▶ Stored data:
*** Block opens ***

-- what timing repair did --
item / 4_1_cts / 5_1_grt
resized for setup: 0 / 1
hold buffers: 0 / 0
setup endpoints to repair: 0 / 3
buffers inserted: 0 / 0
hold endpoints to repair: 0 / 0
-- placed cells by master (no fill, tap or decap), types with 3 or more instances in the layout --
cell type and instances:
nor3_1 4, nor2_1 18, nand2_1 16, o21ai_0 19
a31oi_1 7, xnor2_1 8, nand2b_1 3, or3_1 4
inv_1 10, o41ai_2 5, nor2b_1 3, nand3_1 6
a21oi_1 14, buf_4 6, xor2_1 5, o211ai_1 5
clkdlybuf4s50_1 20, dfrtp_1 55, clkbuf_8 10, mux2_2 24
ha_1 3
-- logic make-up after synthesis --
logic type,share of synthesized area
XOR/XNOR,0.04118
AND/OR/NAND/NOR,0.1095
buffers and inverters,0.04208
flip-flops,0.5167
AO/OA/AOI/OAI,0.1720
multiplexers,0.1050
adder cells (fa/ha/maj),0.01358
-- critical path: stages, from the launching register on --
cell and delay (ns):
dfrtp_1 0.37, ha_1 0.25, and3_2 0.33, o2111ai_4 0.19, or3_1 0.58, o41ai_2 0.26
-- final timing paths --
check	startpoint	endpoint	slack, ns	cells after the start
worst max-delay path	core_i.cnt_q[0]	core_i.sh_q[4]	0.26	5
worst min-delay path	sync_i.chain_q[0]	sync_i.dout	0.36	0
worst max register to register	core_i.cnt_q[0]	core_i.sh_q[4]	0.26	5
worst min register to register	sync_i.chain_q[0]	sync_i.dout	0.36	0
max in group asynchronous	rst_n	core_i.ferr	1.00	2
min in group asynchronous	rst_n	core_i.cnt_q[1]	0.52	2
**src/rtl/ubt_pkg.sv**
```systemverilog
package ubt_pkg;
  localparam int unsigned DATA_W = 18;

  typedef enum logic {
    OE_ACT_HIGH = 1'b0,
    OE_ACT_LOW  = 1'b1
  } oe_pol_e;
endpackage

```
**src/rtl/ubt_fall_det.sv**
```systemverilog
module ubt_fall_det (
  input  logic clk_i,
  input  logic rst_ni,
  input  logic strobe_i,
  output logic fall_o
);
  logic strobe_q;

  always_ff @(posedge clk_i or negedge rst_ni) begin
    if (!rst_ni) strobe_q <= 1'b0;
    else         strobe_q <= strobe_i;
  end

  assign fall_o = strobe_q & ~strobe_i;
endmodule

```
**src/rtl/ubt_store.sv**
```systemverilog
module ubt_store #(
  parameter int unsigned WIDTH = ubt_pkg::DATA_W
) (
  input  logic             clk_i,
  input  logic             rst_ni,
  input  logic [WIDTH-1:0] d_i,
  input  logic             le_i,
  input  logic             fall_i,
  output logic [WIDTH-1:0] q_o
);
  logic [WIDTH-1:0] word_q;

  // transparent phase keeps tracking so the last word survives le falling
  always_ff @(posedge clk_i or negedge rst_ni) begin
    if (!rst_ni)             word_q <= '0;
    else if (le_i || fall_i) word_q <= d_i;
  end

  assign q_o = le_i ? d_i : word_q;
endmodule

```
**src/rtl/ubt_lane.sv**
```systemverilog
module ubt_lane #(
  parameter int unsigned     WIDTH  = ubt_pkg::DATA_W,
  parameter ubt_pkg::oe_pol_e OE_POL = ubt_pkg::OE_ACT_HIGH
) (
  input  logic             clk_i,
  input  logic             rst_ni,
  input  logic [WIDTH-1:0] d_i,
  input  logic             le_i,
  input  logic             strobe_i,
  input  logic             oe_i,
  output logic [WIDTH-1:0] q_o,
  output logic             drive_o
);
  logic fall;

  ubt_fall_det u_fall (
    .clk_i   (clk_i),
    .rst_ni  (rst_ni),
    .strobe_i(strobe_i),
    .fall_o  (fall)
  );

  ubt_store #(.WIDTH(WIDTH)) u_store (
    .clk_i (clk_i),
    .rst_ni(rst_ni),
    .d_i   (d_i),
    .le_i  (le_i),
    .fall_i(fall),
    .q_o   (q_o)
  );

  generate
    if (OE_POL == ubt_pkg::OE_ACT_LOW) begin : g_oe_low
      assign drive_o = ~oe_i;
    end else begin : g_oe_high
      assign drive_o = oe_i;
    end
  endgenerate
endmodule

```
**src/rtl/ubt_xcvr.sv**
```systemverilog
module ubt_xcvr #(
  parameter int unsigned WIDTH = ubt_pkg::DATA_W
) (
  input  logic             clk_i,
  input  logic             rst_ni,
  input  logic [WIDTH-1:0] a_i,
  input  logic [WIDTH-1:0] b_i,
  input  logic             ab_le_i,
  input  logic             ab_clk_i,
  input  logic             ab_oe_i,
  input  logic             ba_le_i,
  input  logic             ba_clk_i,
  input  logic             ba_oe_ni,
  output logic [WIDTH-1:0] b_o,
  output logic             b_oe_o,
  output logic [WIDTH-1:0] a_o,
  output logic             a_oe_o
);
  ubt_lane #(.WIDTH(WIDTH), .OE_POL(ubt_pkg::OE_ACT_HIGH)) u_ab (
    .clk_i   (clk_i),
    .rst_ni  (rst_ni),
    .d_i     (a_i),
    .le_i    (ab_le_i),
    .strobe_i(ab_clk_i),
    .oe_i    (ab_oe_i),
    .q_o     (b_o),
    .drive_o (b_oe_o)
  );

  ubt_lane #(.WIDTH(WIDTH), .OE_POL(ubt_pkg::OE_ACT_LOW)) u_ba (
    .clk_i   (clk_i),
    .rst_ni  (rst_ni),
    .d_i     (b_i),
    .le_i    (ba_le_i),
    .strobe_i(ba_clk_i),
    .oe_i    (ba_oe_ni),
    .q_o     (a_o),
    .drive_o (a_oe_o)
  );
endmodule

```
**src/rtl/csr_bank_pkg.sv**
```systemverilog
package csr_bank_pkg;

    typedef enum logic [1:0] {
        ACC_RO = 2'd0,
        ACC_WO = 2'd1,
        ACC_RW = 2'd2
    } acc_e;

    typedef struct packed {
        int   width;
        acc_e bus;
        acc_e dev;
    } fld_desc_t;

    localparam int NFIELDS = 4;

    // Field table, least significant field first; fields tile the register.
    function automatic fld_desc_t fld_desc(input int idx);
        fld_desc_t d;
        case (idx)
            0:       d = '{width: 4, bus: ACC_RW, dev: ACC_RO};
            1:       d = '{width: 6, bus: ACC_RO, dev: ACC_WO};
            2:       d = '{width: 5, bus: ACC_RW, dev: ACC_RW};
            default: d = '{width: 3, bus: ACC_WO, dev: ACC_RO};
        endcase
        return d;
    endfunction

    function automatic int fld_lsb(input int idx);
        int pos;
        pos = 0;
        for (int f = 0; f < idx; f++) pos += fld_desc(f).width;
        return pos;
    endfunction

    function automatic int reg_width();
        return fld_lsb(NFIELDS);
    endfunction

    localparam int REG_W = reg_width();

    function automatic bit acc_can_wr(input acc_e a);
        return a != ACC_RO;
    endfunction

    function automatic bit acc_can_rd(input acc_e a);
        return a != ACC_WO;
    endfunction

    // Bit mask of the register bits one side may read or write.
    function automatic logic [REG_W-1:0] policy_mask(input bit dev_side, input bit wr);
        logic [REG_W-1:0] m;
        fld_desc_t        d;
        acc_e             a;
        bit               ok;
        int               base;
        m = '0;
        for (int f = 0; f < NFIELDS; f++) begin
            d    = fld_desc(f);
            base = fld_lsb(f);
            a    = dev_side ? d.dev : d.bus;
            ok   = wr ? acc_can_wr(a) : acc_can_rd(a);
            for (int b = 0; b < d.width; b++)
                if (ok) m[base + b] = 1'b1;
        end
        return m;
    endfunction

    localparam logic [REG_W-1:0] BUS_RD_MASK = policy_mask(1'b0, 1'b0);
    localparam logic [REG_W-1:0] DEV_RD_MASK = policy_mask(1'b1, 1'b0);

endpackage

```
**src/rtl/csr_addr_decode.sv**
```systemverilog
module csr_addr_decode #(
    parameter int ADDR_W   = 4,
    parameter int RAW_ADDR = 0,
    parameter int MGD_BASE = 1,
    parameter int NWORDS   = 3
) (
    input  logic [ADDR_W-1:0] addr,
    output logic              raw_hit,
    output logic [NWORDS-1:0] word_hit
);
    assign raw_hit = (addr == ADDR_W'(RAW_ADDR));

    for (genvar k = 0; k < NWORDS; k++) begin : g_word
        assign word_hit[k] = (addr == ADDR_W'(MGD_BASE + k));
    end
endmodule

```
**src/rtl/csr_raw_port.sv**
```systemverilog
module csr_raw_port #(
    parameter int RAW_W = 6
) (
    input  logic             clk,
    input  logic             rst,
    input  logic             hit_we,
    input  logic [RAW_W-1:0] wdata,
    output logic [RAW_W-1:0] raw_wdata,
    output logic             raw_wstb
);
    always_ff @(posedge clk) begin
        if (rst) begin
            raw_wstb  <= 1'b0;
            raw_wdata <= '0;
        end else begin
            raw_wstb <= hit_we;
            if (hit_we) raw_wdata <= wdata;
        end
    end
endmodule

```
**src/rtl/csr_field.sv**
```systemverilog
module csr_field #(
    parameter int W      = 1,
    parameter bit BUS_WR = 1'b1,
    parameter bit DEV_WR = 1'b1,
    parameter bit DEV_RD = 1'b1
) (
    input  logic         clk,
    input  logic         rst,
    input  logic [W-1:0] bus_en,
    input  logic [W-1:0] bus_d,
    input  logic         dev_we,
    input  logic [W-1:0] dev_d,
    output logic [W-1:0] q,
    output logic [W-1:0] dev_q
);
    always_ff @(posedge clk) begin
        if (rst)
            q <= '0;
        else if (DEV_WR && dev_we)
            q <= dev_d;
        else if (BUS_WR)
            q <= (q & ~bus_en) | (bus_d & bus_en);
    end

    assign dev_q = DEV_RD ? q : '0;
endmodule

```
**src/rtl/csr_bank.sv**
```systemverilog
module csr_bank
    import csr_bank_pkg::*;
#(
    parameter int ADDR_W   = 4,
    parameter int DATA_W   = 8,
    parameter int RAW_W    = 6,
    parameter int RAW_ADDR = 0,
    parameter int MGD_BASE = 1
) (
    input  logic               clk,
    input  logic               rst,
    input  logic [ADDR_W-1:0]  csr_addr,
    input  logic               csr_we,
    input  logic [DATA_W-1:0]  csr_wdata,
    output logic [DATA_W-1:0]  csr_rdata,
    output logic [RAW_W-1:0]   raw_wdata,
    output logic               raw_wstb,
    input  logic [RAW_W-1:0]   raw_rdata,
    input  logic [REG_W-1:0]   fld_d,
    input  logic [NFIELDS-1:0] fld_we,
    output logic [REG_W-1:0]   fld_q
);
    localparam int NWORDS = (REG_W + DATA_W - 1) / DATA_W;
    localparam int PAD_W  = NWORDS * DATA_W;

    logic              raw_hit;
    logic [NWORDS-1:0] word_hit;
    logic [PAD_W-1:0]  wen_pad;
    logic [PAD_W-1:0]  wdat_pad;
    logic [PAD_W-1:0]  rd_pad;
    logic [REG_W-1:0]  store;
    logic [DATA_W-1:0] rd_next;

    csr_addr_decode #(
        .ADDR_W  (ADDR_W),
        .RAW_ADDR(RAW_ADDR),
        .MGD_BASE(MGD_BASE),
        .NWORDS  (NWORDS)
    ) u_dec (
        .addr    (csr_addr),
        .raw_hit (raw_hit),
        .word_hit(word_hit)
    );

    csr_raw_port #(.RAW_W(RAW_W)) u_raw (
        .clk      (clk),
        .rst      (rst),
        .hit_we   (csr_we & raw_hit),
        .wdata    (csr_wdata[RAW_W-1:0]),
        .raw_wdata(raw_wdata),
        .raw_wstb (raw_wstb)
    );

    // Word k (address MGD_BASE+k) maps to the k-th word counted from the top.
    for (genvar k = 0; k < NWORDS; k++) begin : g_slice
        assign wen_pad [(NWORDS-1-k)*DATA_W +: DATA_W] = {DATA_W{csr_we & word_hit[k]}};
        assign wdat_pad[(NWORDS-1-k)*DATA_W +: DATA_W] = csr_wdata;
    end

    for (genvar g = 0; g < NFIELDS; g++) begin : g_fld
        localparam fld_desc_t D   = fld_desc(g);
        localparam int        LSB = fld_lsb(g);
        csr_field #(
            .W     (D.width),
            .BUS_WR(acc_can_wr(D.bus)),
            .DEV_WR(acc_can_wr(D.dev)),
            .DEV_RD(acc_can_rd(D.dev))
        ) u_fld (
            .clk   (clk),
            .rst   (rst),
            .bus_en(wen_pad[LSB +: D.width]),
            .bus_d (wdat_pad[LSB +: D.width]),
            .dev_we(fld_we[g]),
            .dev_d (fld_d[LSB +: D.width]),
            .q     (store[LSB +: D.width]),
            .dev_q (fld_q[LSB +: D.width])
        );
    end

    assign rd_pad = PAD_W'(store & BUS_RD_MASK);

    always_comb begin
        rd_next = '0;
        if (raw_hit) rd_next = DATA_W'(raw_rdata);
        for (int k = 0; k < NWORDS; k++)
            if (word_hit[k]) rd_next = rd_next | rd_pad[(NWORDS-1-k)*DATA_W +: DATA_W];
    end

    always_ff @(posedge clk) begin
        if (rst) csr_rdata <= '0;
        else     csr_rdata <= rd_next;
    end
endmodule

```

*** Block closes ***

▶ Assignment:
Looking at the records above, return exactly the lines from the line with "worst min register" to the line with "max in group", both ends included.

▶ Task result:
worst min register to register	sync_i.chain_q[0]	sync_i.dout	0.36	0
max in group asynchronous	rst_n	core_i.ferr	1.00	2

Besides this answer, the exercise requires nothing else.